The SA Local Government Association (Salga) has defended the failure by 95 percent of municipalities in the country to get clean audits, saying there had in fact been a significant improvement in their performances.
This follows Auditor-General Terence Nombeme’s report this week, which revealed that only 13 of the country’s 343 municipalities had managed clean audits.
Salga chairman Thabo Manyoni said yesterday there had to be less exaggeration but more examination in interpreting the AG’s report.
He was speaking at the signing ceremony of the multi-year wage agreement reached between the body and labour unions yesterday.
“A biased picture of virtual collapse of financial management in local government, including the major cities, is being painted.
“But a closer examination of the AG’s findings, and a more rigorous understanding of the nature of these audits, and their terminology, paints a different picture,” said Manyoni.
Manyoni said Salga acknowledged there was a long way to go for many municipalities, but said the report showed that more municipalities had received unqualified audits, which did not necessarily mean that public funds were being squandered.
“First, we need to address the misnomer that there is somehow a meaningful difference between a clean audit and an unqualified audit.
“The reality is that there is not, and in any event, the concept of clean audits is a national government initiative and not necessarily an international auditing standard,” said Manyoni.

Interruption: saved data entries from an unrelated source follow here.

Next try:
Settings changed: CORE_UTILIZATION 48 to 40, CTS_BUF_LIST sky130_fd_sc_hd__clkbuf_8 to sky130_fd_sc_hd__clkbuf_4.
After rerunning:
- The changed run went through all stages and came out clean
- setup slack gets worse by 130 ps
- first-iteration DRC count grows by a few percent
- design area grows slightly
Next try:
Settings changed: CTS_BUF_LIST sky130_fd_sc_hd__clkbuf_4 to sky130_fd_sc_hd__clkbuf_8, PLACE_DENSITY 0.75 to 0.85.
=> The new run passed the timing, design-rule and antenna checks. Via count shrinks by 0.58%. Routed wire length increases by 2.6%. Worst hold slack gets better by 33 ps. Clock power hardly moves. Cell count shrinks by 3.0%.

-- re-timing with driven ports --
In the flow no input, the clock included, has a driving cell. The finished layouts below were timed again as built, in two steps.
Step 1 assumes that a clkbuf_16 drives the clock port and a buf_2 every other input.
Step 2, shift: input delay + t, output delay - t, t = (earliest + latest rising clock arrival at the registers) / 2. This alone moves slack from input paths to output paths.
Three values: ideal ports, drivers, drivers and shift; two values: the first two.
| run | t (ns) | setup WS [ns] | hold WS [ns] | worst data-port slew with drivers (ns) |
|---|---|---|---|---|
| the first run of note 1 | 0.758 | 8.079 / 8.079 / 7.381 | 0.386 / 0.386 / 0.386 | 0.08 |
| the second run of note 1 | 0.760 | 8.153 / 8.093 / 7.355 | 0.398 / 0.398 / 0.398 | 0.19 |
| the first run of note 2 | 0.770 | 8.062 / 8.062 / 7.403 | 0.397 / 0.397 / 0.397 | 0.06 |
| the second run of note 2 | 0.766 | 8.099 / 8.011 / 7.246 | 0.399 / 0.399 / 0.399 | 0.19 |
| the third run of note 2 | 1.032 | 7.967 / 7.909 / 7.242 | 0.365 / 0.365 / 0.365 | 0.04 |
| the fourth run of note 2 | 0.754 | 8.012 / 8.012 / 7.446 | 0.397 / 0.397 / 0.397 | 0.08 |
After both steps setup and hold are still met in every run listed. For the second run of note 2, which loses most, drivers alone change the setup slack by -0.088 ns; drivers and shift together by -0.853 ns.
Background: an optimization exercise with open tools, aiming at small area, a short achievable clock period and few clock cycles. Do not read the settings as production practice.
Function was not checked in any run shown here: the RTL went through the layout flow alone.
Power and IR drop assume default switching activity.

<file path="design/flow/config.mk">
export PLATFORM = sky130hd
export DESIGN_NAME = gsm7_codec
export DESIGN_NICKNAME = gsm7_codec
export VERILOG_FILES = /design/flow/design.v
export SDC_FILE = /design/flow/constraint.sdc
export NUM_CORES = 4
export LEC_CHECK = 0
export ABC_AREA = 1
export ABC_CLOCK_PERIOD_IN_PS = 3000
export CAP_MARGIN = 20
export CORE_MARGIN = 5
export CORE_UTILIZATION = 25
export CTS_BUF_LIST = sky130_fd_sc_hd__clkbuf_4 sky130_fd_sc_hd__clkbuf_8
export CTS_CLUSTER_SIZE = 30
export SETUP_SLACK_MARGIN = 5
export SLEW_MARGIN = 20
</file>
<file path="design/flow/constraint.sdc">
create_clock -name core_clock -period 8.0 [get_ports {clk}]
set_input_delay 1.6000 -clock core_clock [delete_from_list [all_inputs] [get_ports {clk}]]
set_output_delay 1.6000 -clock core_clock [all_outputs]
set_load 0.01 [all_outputs]
</file>
Source: an optimization exercise on an open RTL-to-GDS flow (aim: small area, a short achievable clock period and few clock cycles per item). Production flows keep margins and buffers that such runs may drop. In this exercise RTL edits were held to simulation tests only and were not proved equivalent to the original. Power figures rest on the tool's default switching activity, not on a simulated workload.

===== run.sh =====
#!/bin/bash
# synth_recipe.tcl (not shown) runs the flow's synth.tcl, then flattens the netlist and writes it again
# the make line also repeats each setting of config.mk as NAME=value (left out here)
make -C /OpenROAD-flow-scripts/flow DESIGN_CONFIG=/design/flow/config.mk WORK_HOME=/design/flow/orfs CLKGATE_MAP_FILE= SYNTH_SCRIPT=/design/flow/synth_recipe.tcl finish

===== config.mk =====
export PLATFORM = sky130hd
export DESIGN_NAME = lamp_display_mux
export DESIGN_NICKNAME = lamp_display_mux
export VERILOG_FILES = /design/flow/design.v
export SDC_FILE = /design/flow/constraint.sdc
export NUM_CORES = 4
export LEC_CHECK = 0
export ABC_AREA = 1
export CAP_MARGIN = 20
export CORE_MARGIN = 2
export CORE_UTILIZATION = 40
export PLACE_DENSITY = 0.6
export SETUP_SLACK_MARGIN = 3.6
export SLEW_MARGIN = 20

===== constraint.sdc =====
create_clock -name core_clock -period 8.0 [get_ports {clk}]
set_input_delay 1.6000 -clock core_clock [delete_from_list [all_inputs] [get_ports {clk}]]
set_output_delay 1.6000 -clock core_clock [all_outputs]
set_load 0.01 [all_outputs]

===== design.v =====
module ldm_dd #(parameter N = 6) (
    input  wire [23:0]  bcd_in,
    input  wire [N-1:0] bits,
    output reg  [23:0]  bcd_out
);
    integer k, n;
    reg [3:0] dg, ad;
    always @(*) begin
        bcd_out = bcd_in;
        for (n = N - 1; n >= 0; n = n - 1) begin
            for (k = 0; k < 6; k = k + 1) begin
                dg = bcd_out[4*k +: 4];
                ad[3] = dg[3] | (dg[2] & (dg[1] | dg[0]));
                ad[2] = (dg[2] & ~dg[1] & ~dg[0]) | (dg[3] & dg[0]);
                ad[1] = (~dg[2] & dg[1]) | (dg[2] & dg[1] & dg[0]) | (dg[3] & ~dg[0]);
                ad[0] = (~dg[3] & ~dg[2] & dg[0]) | (dg[2] & dg[1] & ~dg[0]) | (dg[3] & ~dg[0]);
                bcd_out[4*k +: 4] = ad;
            end
            bcd_out = {bcd_out[22:0], bits[n]};
        end
    end
endmodule
module ldm_div_stage #(parameter RB = 6) (
    input  wire [7:0]    r_in,
    input  wire [RB-1:0] bits,
    input  wire [7:0]    d,
    input  wire [9:0]    d3,
    output reg  [7:0]    r_out,
    output reg           q_last
);
    integer k;
    reg [9:0]  x;
    reg [10:0] s1, s2, s3;
    always @(*) begin
        r_out  = r_in;
        q_last = 1'b0;
        for (k = RB / 2 - 1; k >= 0; k = k - 1) begin
            x  = {r_out, bits[2*k +: 2]};
            s1 = {1'b0, x} - {3'b000, d};
            s2 = {1'b0, x} - {2'b00, d, 1'b0};
            s3 = {1'b0, x} - {1'b0, d3};
            if (!s3[10]) begin
                r_out  = s3[7:0];
                q_last = 1'b1;
            end else if (!s2[10]) begin
                r_out  = s2[7:0];
                q_last = 1'b0;
            end else if (!s1[10]) begin
                r_out  = s1[7:0];
                q_last = 1'b1;
            end else begin
                r_out  = x[7:0];
                q_last = 1'b0;
            end
        end
    end
endmodule
module ldm_sel (
    input  wire [511:0] fp,
    input  wire [2:0]   sb,
    input  wire [2:0]   sbp,         
    input  wire [5:0]   ptr,
    input  wire         use_ptr,
    output wire         found,
    output reg  [5:0]   idx,
    output reg  [7:0]   idx_fp,
    output reg  [63:0]  flash,
    output reg  [63:0]  after        
);
    integer i, g;
    reg [7:0]  gt_hi, eq_hi, gt_lo;
    reg [63:0] cand;
    reg [7:0]  gor, goh;
    reg [2:0]  bank_lo [0:7];
    reg [7:0]  bank_fp [0:7];
    reg        below;
    reg [2:0]  rb, rb2;
    wire [2:0] rptr_hi = ptr[5:3] - sbp;
    always @(*) begin
        for (i = 0; i < 8; i = i + 1) begin
            rb = i[2:0] - sbp;
            gt_hi[i] = !use_ptr || (rb > rptr_hi);
            eq_hi[i] = use_ptr && (rb == rptr_hi);
            gt_lo[i] = (i > ptr[2:0]);
        end
        for (i = 0; i < 64; i = i + 1) begin
            flash[i] = (fp[8*i +: 8] != 8'd0);
            after[i] = gt_hi[i / 8] || (eq_hi[i / 8] && gt_lo[i % 8]);
            cand[i]  = flash[i] && after[i];
        end
        for (g = 0; g < 8; g = g + 1) begin
            gor[g]   = (cand[8*g +: 8] != 8'd0);
            below    = 1'b0;
            bank_lo[g] = 3'd0;
            bank_fp[g] = 8'd0;
            for (i = 0; i < 8; i = i + 1) begin
                if (cand[8*g + i] && !below) begin
                    bank_lo[g] = bank_lo[g] | i[2:0];
                    bank_fp[g] = bank_fp[g] | fp[8*(8*g + i) +: 8];
                end
                below = below | cand[8*g + i];
            end
        end
        for (g = 0; g < 8; g = g + 1) begin
            below = 1'b0;
            rb = g[2:0] - sb;
            for (i = 0; i < 8; i = i + 1) begin
                rb2 = i[2:0] - sb;
                if (rb2 < rb)
                    below = below | gor[i];
            end
            goh[g] = gor[g] && !below;
        end
        idx    = 6'd0;
        idx_fp = 8'd0;
        for (g = 0; g < 8; g = g + 1) begin
            if (goh[g]) begin
                idx    = idx | {g[2:0], bank_lo[g]};
                idx_fp = idx_fp | bank_fp[g];
            end
        end
    end
    assign found = (gor != 8'd0);
endmodule
module ldm_flashq (
    input  wire [15:0] x,
    output wire [7:0]  q
);
    wire       big = (x > 16'd2550);
    wire [7:0] q0  = x[11:0] / 12'd10;
    wire       nz  = (x != 16'd0);
    assign q = big ? 8'd255 : {q0[7:1], q0[0] | (nz && q0[7:1] == 7'd0)};
endmodule
Background: an optimization exercise with open tools, aiming at small area. Do not read the settings as production practice.
Only simulation tests tie the RTL to the original design; equivalence was not proved.
No activity file was given, so power comes from the tool's default toggle rates.

--- flow/config.mk ---
export PLATFORM = sky130hd
export DESIGN_NAME = ir_core
export DESIGN_NICKNAME = ir_core
export VERILOG_FILES = /design/flow/design.v
export SDC_FILE = /design/flow/constraint.sdc
export NUM_CORES = 4
export LEC_CHECK = 0
export CAP_MARGIN = 20
export CORE_MARGIN = 2
export CORE_UTILIZATION = 40
export SLEW_MARGIN = 20
--- flow/constraint.sdc ---
create_clock -name core_clock -period 10.0 [get_ports {clk}]
set_input_delay 2.0000 -clock core_clock [delete_from_list [all_inputs] [get_ports {clk}]]
set_output_delay 2.0000 -clock core_clock [all_outputs]
set_load 0.01 [all_outputs]
--- flow/design.v ---
module ir_core (
    input  wire clk,
    input  wire rst,
    input  wire calib_ok,
    input  wire tick,
    input  wire edge_rise,
    input  wire edge_fall,
    input  wire poll,
    output wire status,
    output wire motor_dir_fwd,
    output wire motor_dir_rev,
    output wire motor_pwm,
    output wire motor_en,
    output wire servo_pwm,
    output wire cmd_ready,
    output wire diag_desync,
    output wire diag_double_edge
);
    localparam [14:0] WD_BOUND = 15'd30000;
    reg        run;           
    reg        status_q;
    reg        fwd, rev;
    reg        desync_q, double_q;
    reg        armed;
    reg [5:0]  bc;            
    reg        match;         
    reg [3:0]  nib;           
    reg [5:0]  elapsed;       
    reg [14:0] wd;            
    reg [2:0]  mag;           
    reg [1:0]  mcnt;
    reg [2:0]  sidx;          
    reg [7:0]  scnt;          
    wire t   = tick & run;
    wire er  = edge_rise & run;
    wire ef  = edge_fall & run;
    wire p   = poll & run;
    wire rise_only = er & ~ef;
    wire fall_only = ef & ~er;
    wire ready  = bc[5];
    wire bc_nz  = |bc;
    wire take   = fall_only & ~armed & ~ready;
    wire lt11   = elapsed < 6'd11;
    wire lt31   = elapsed < 6'd31;
    wire lt60   = elapsed < 6'd60;
    wire append = take & lt31;
    wire bitv   = ~lt11;
    wire clr_e  = take & ~lt31;              
    wire hdr    = take & ~lt31 & lt60;
    reg  expb;
    reg  anyb;
    always @* begin
        anyb = 1'b0;
        case (bc[4:2])
            3'd0, 3'd1: expb = 1'b0;
            3'd2, 3'd3: expb = 1'b1;
            3'd4:       expb = 1'b0;
            3'd5:       begin expb = 1'b0; anyb = 1'b1; end
            3'd6:       expb = 1'b1;
            default:    expb = ~nib[3];
        endcase
    end
    wire m_cur   = match | ~bc_nz;
    wire m_app   = m_cur & (anyb | (bitv == expb));
    wire nib_sh  = bc[4] & bc[2];
    wire [3:0] nib_mid = (append & nib_sh) ? {nib[2:0], bitv ^ bc[3]} : nib;
    wire match_mid = append ? m_app : match;
    wire [5:0] bc_app = bc + 6'd1;
    wire full  = append & bc[4] & bc[3] & bc[2] & bc[1] & bc[0];
    wire wd_one  = (wd == 15'd1) & ~full;
    wire wd_fire = t & wd_one;
    wire [5:0] bc_mid = (clr_e | wd_fire) ? 6'd0 : append ? bc_app : bc;
    wire rdy_mid = (bc_mid[5]);
    wire pv      = p & rdy_mid;
    wire cmdok   = pv & match_mid;
    wire c_inc   = cmdok & (nib_mid == 4'd1);
    wire c_dec   = cmdok & (nib_mid == 4'd2);
    wire c_stop  = cmdok & (nib_mid == 4'd3);
    wire c_adv   = cmdok & (nib_mid == 4'd5);
    wire c_ret   = cmdok & (nib_mid == 4'd6);
    wire c_neu   = cmdok & (nib_mid == 4'd7);
    wire c_tog   = cmdok & (nib_mid == 4'd8);
    wire m0      = (mag == 3'd0);
    wire m4      = mag[2];
    wire mdec    = c_inc ? rev : (~rev & ~m0);       
    wire mset    = (c_inc | c_dec) & (mdec | ~m4);
    wire [1:0] mcnt_t = t ? mcnt + 2'd1 : mcnt;
    wire s_set   = (c_adv & (sidx != 3'd4)) | (c_ret & (sidx != 3'd0)) | c_neu;
    wire [7:0] scnt_t = t ? ((scnt == 8'd199) ? 8'd0 : scnt + 8'd1) : scnt;
    always @(posedge clk) begin
        nib <= nib_mid;
        if (rst) begin
            run      <= calib_ok;
            status_q <= 1'b0;
            fwd      <= calib_ok;
            rev      <= 1'b0;
            desync_q <= 1'b0;
            double_q <= 1'b0;
            armed    <= 1'b1;
            bc       <= 6'd0;
            wd       <= WD_BOUND;
            mag      <= 3'd0;
            mcnt     <= 2'd0;
            sidx     <= 3'd2;
            scnt     <= 8'd0;
        end else begin
            desync_q <= hdr & bc_nz;
            double_q <= er & ef;
            if (rise_only)
                elapsed <= t ? 6'd1 : 6'd0;
            else if (t && elapsed != 6'd63)
                elapsed <= elapsed + 6'd1;
            if (rise_only) armed <= 1'b0;
            if (pv) armed <= 1'b1;
            if (append) match <= m_app;
            bc <= pv ? 6'd0 : bc_mid;
            if (t)
                wd <= full ? WD_BOUND - 15'd1 : wd_one ? WD_BOUND : wd - 15'd1;
            else if (full)
                wd <= WD_BOUND;
            mcnt <= mcnt_t;
            if (mset) begin
                mag  <= mdec ? mag - 3'd1 : mag + 3'd1;
                mcnt <= 2'd0;
                if (mdec) begin
                    if (mag == 3'd1) begin fwd <= 1'b0; rev <= 1'b0; end
                end else begin
                    fwd <= c_inc;
                    rev <= c_dec;
                end
            end
            if (c_stop) begin
                mag  <= 3'd0;
                mcnt <= 2'd0;
                fwd  <= 1'b0;
                rev  <= 1'b0;
            end
            scnt <= scnt_t;
            if (s_set) begin
                scnt <= 8'd0;
                sidx <= c_neu ? 3'd2 : c_adv ? sidx + 3'd1 : sidx - 3'd1;
            end
            if (c_tog) status_q <= ~status_q;
        end
    end
    reg [4:0] duty;
    always @* begin
        case (sidx)
            3'd0:    duty = 5'd10;
            3'd1:    duty = 5'd12;
            3'd2:    duty = 5'd15;
            3'd3:    duty = 5'd18;
            default: duty = 5'd20;
        endcase
    end
    assign status           = status_q;
    assign motor_dir_fwd    = fwd;
    assign motor_dir_rev    = rev;
    assign motor_pwm        = m4 | ({1'b0, mcnt} < mag);
    assign motor_en         = run;
    assign servo_pwm        = run & (scnt[7:5] == 3'd0) & (scnt[4:0] < duty);
    assign cmd_ready        = ready;
    assign diag_desync      = desync_q;
    assign diag_double_edge = double_q;
endmodule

He noted that 128 municipalities received unqualified audits, meaning no financial irregularities were found and there was compliance with laws and regulations.
“We need to look into the facts, which include, for example, that 87 percent of municipalities in KwaZulu-Natal had received unqualified audit opinions, which is higher than they received before.
“But currently the trend is to tar everybody with the same brush.
“We are not anywhere near where we were some years ago.
“There are municipalities which need to be celebrated for the strides they have made in the last few years,” said Manyoni.
Salga also noted that unauthorised expenditure in municipalities had decreased from R6.3 billion to R4.2bn, which it attributed to the introduction of new systems and controls, and better financial management.
The body acknowledged that serious problems existed with some municipalities in the Eastern Cape, Free State and North-West, where a majority of disclaimers were received.
“It is clear that Salga and its stakeholders should focus initiatives to assist municipalities in these provinces to improve the audit findings,” it said.
Salga also announced yesterday that it had reached a multi-year wage agreement with the labour unions, which will see workers receiving a 6.5 percent wage increase.
They will also receive an additional 0.5 percent increase in January and Consumer Price Index (CPI), plus 1.25 percent and CPI, plus 1 percent in 2013/2014 and 2014/2015 financial years, respectively.
Labour union Imatu welcomed the conclusion of the negotiations, saying they had taken place under difficult circumstances but were concluded amicably.
“We started negotiating two months ago and at times it appeared that we were not going to reach a peaceful settlement.
“Because the agreement is multi-term, we can now focus on the business of service delivery instead of spending time working on wage negotiations,” said Imatu president Stanley Khoza.